The Bar Council of India has expressed strong reservations about the practice of court hearings via video conferencing and demanded that it be put an end to as soon as the lockdown due to COVID19 comes to an end. 

In a letter to the Chief Justice of India S A Bobde, the Bar Council Chairman Manan Kumar Mishra said, “If such practice is encouraged and allowed to continue, there is not an iota of doubt that more than 95% of the advocates of the country will become brief less and work less and the practice of law will be confined to a limited group of lawyers and justice delivery would be badly affected.”

Technology and video conference hearings may have come to the aid of the system in times such as these but extending this practice beyond the lockdown would be “impractical”, Mishra said. 

Letter states, it appears that while speaking, stating or planning something, some senior advocates, former judges seem to be oblivious or they are closing their eyes to ground realities. They are making Utopian plans as if they have to be implemented and executed for a fully developed nation like UK, USA or some country other than India. 

We should not forget that large strata of Indian society have no drinking water and two meals a day whereas there are others who fly on private jets. Parents of students may be labourers or from lower middle class who somehow manage to pay college fee but may not have access to computers or technology, said Mishra.

He said that people sitting on elevated chairs have forgotten lack of resources in India. There is a gap between resources and technologies available in metro cities and other urban and rural areas. Less educated and less fortunate people seek help of Advocates who maybe good at arguing but due to economic position prevalent at the time when they studied and in courts where they practice, there may still be typewriters in use and they may be unaware of modern technology, scanning, e filing, videoconferencing.

90% of Advocates and Judges across country are unaware about technology who could learn it after training.
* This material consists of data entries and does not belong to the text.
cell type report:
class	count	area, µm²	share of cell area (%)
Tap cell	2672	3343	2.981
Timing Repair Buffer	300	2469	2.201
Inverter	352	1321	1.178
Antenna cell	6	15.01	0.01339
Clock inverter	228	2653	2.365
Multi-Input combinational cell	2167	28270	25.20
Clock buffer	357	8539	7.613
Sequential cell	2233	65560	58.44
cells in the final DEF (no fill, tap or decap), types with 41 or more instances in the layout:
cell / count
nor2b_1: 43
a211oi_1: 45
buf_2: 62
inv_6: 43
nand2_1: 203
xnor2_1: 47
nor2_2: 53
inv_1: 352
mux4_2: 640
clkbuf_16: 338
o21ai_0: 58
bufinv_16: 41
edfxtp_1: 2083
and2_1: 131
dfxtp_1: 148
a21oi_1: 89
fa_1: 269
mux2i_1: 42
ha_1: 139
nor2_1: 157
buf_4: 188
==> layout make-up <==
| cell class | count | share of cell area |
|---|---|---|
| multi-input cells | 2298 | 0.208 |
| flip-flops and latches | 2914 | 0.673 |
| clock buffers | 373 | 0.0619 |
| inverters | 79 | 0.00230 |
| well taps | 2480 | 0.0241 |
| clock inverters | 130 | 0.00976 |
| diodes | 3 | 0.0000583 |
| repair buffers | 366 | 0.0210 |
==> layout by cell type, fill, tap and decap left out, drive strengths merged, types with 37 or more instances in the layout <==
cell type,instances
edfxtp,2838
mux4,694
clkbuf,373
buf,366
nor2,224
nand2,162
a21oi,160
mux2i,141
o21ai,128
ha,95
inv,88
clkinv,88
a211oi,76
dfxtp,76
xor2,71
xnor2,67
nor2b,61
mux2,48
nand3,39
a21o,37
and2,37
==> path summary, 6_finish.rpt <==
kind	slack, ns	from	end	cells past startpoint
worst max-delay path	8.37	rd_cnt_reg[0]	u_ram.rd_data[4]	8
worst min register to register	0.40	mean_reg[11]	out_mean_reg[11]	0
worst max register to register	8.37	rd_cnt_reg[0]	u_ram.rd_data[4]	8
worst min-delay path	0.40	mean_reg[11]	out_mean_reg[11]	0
==> src/rtl/obbsat_pkg.sv <==
// Shared types, widths and helpers for the OBB separating-axis test unit.
// Depends on nothing; every other file in rtl/ imports it.
package obbsat_pkg;

	// Component format: signed, rotation Q2.(COORD_BITS-3), lengths with 8 fraction bits
	localparam int COORD_BITS = 20;
	localparam int ROT_FRAC   = COORD_BITS - 3;
	localparam int WORD_W     = 3 * COORD_BITS;
	localparam int PROD_W     = 2 * COORD_BITS + 1;
	localparam int ACC_W      = 2 * COORD_BITS + 4;
	localparam int BIAS_W     = 8;
	localparam int NUM_AXES   = 15;
	localparam int AXIS_W     = 4;
	localparam int DEPTH      = 5;

	// No separating axis found
	localparam logic [AXIS_W-1:0] AXIS_NONE = '0;

	typedef logic signed [COORD_BITS-1:0] coord_t;
	typedef logic        [COORD_BITS-1:0] mag_t;
	typedef logic signed [PROD_W-1:0]     prod_t;
	typedef logic signed [ACC_W-1:0]      acc_t;
	typedef logic        [BIAS_W-1:0]     bias_t;
	typedef logic        [AXIS_W-1:0]     axis_t;
	typedef logic        [NUM_AXES-1:0]   sep_vec_t;

	typedef coord_t coord_mat_t [3][3];
	typedef mag_t   mag_mat_t   [3][3];
	typedef coord_t coord_vec_t [3];
	typedef prod_t  prod_cube_t [3][3][3];
	typedef acc_t   acc_axes_t  [NUM_AXES];

	typedef struct packed {
		logic [WORD_W-1:0] rot_row_x;
		logic [WORD_W-1:0] rot_row_y;
		logic [WORD_W-1:0] rot_row_z;
		logic [WORD_W-1:0] offset_vec;
		logic [WORD_W-1:0] half_ext_a;
		logic [WORD_W-1:0] half_ext_b;
	} in_item_t;

	typedef struct packed {
		logic  apart;
		axis_t sep_axis;
	} out_item_t;

	// Next and second-next index around three axes
	function automatic int nxt1(input int i);
		nxt1 = (i == 2) ? 0 : i + 1;
	endfunction

	function automatic int nxt2(input int i);
		nxt2 = (i == 0) ? 2 : i - 1;
	endfunction

	// Signed component k of a packed word
	function automatic coord_t comp(input logic [WORD_W-1:0] w, input int k);
		comp = coord_t'(w[k*COORD_BITS +: COORD_BITS]);
	endfunction

	// Full-precision signed product of a coordinate and a biased magnitude
	function automatic prod_t mul_cm(input coord_t c, input mag_t m);
		logic signed [COORD_BITS:0] ms;
		ms = {1'b0, m};
		mul_cm = c * ms;
	endfunction

	// Full-precision signed product of two coordinates
	function automatic prod_t mul_cc(input coord_t c, input coord_t d);
		mul_cc = c * d;
	endfunction

endpackage

==> src/rtl/obbsat_pick.sv <==
// Stages 4 and 5: compare |distance| with radius per axis, then pick the first.
// Depends on obbsat_pkg; takes the sums of obbsat_sum.
module obbsat_pick import obbsat_pkg::*; (
	input  logic      clk,
	input  logic      en,
	input  acc_axes_t dist_s3,
	input  acc_axes_t rad_s3,
	output out_item_t res_s5
);

	sep_vec_t sep_s4;
	axis_t    first_c;

	// Stage 4: an axis separates when |distance| exceeds the radius
	always_ff @(posedge clk) begin
		if (en) begin
			for (int n = 0; n < NUM_AXES; n++) begin
				sep_s4[n] <= ((dist_s3[n] < 0) ? -dist_s3[n] : dist_s3[n]) > rad_s3[n];
			end
		end
	end

	// Find the lowest-numbered separating axis
	always_comb begin
		first_c = AXIS_NONE;
		for (int n = NUM_AXES - 1; n >= 0; n--) begin
			if (sep_s4[n]) begin
				first_c = axis_t'(n + 1);
			end
		end
	end

	// Stage 5: result register
	always_ff @(posedge clk) begin
		if (en) begin
			res_s5.apart    <= (first_c != AXIS_NONE);
			res_s5.sep_axis <= first_c;
		end
	end

endmodule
At same time, letter appreciates idea of Courts in conducting ‘virtual hearings’ for extraordinary urgent matters.

But, in this lockdown, some Advocates and Judges have started talking about sudden change in situation overnight and planning to do judicial work through video conferencing even after lockdown is over.

Mr. Mishra expressed his fear that if this continues, building of Supreme Court or High Courts or lower courts may not even be required. There would be no need of Parliament, Assemblies, school, college or auditorium.

Video conferencing can never substitute open court hearings in presence of parties, Advocates and media persons. If lockdown continues, we shall have to find out safe, adequate and secured measures for working of Courts so that on one hand social distancing can be maintained and on other hand, work of Courts would not suffer and citizens galore would stand to get relief in the form of legal justice even in such trying times.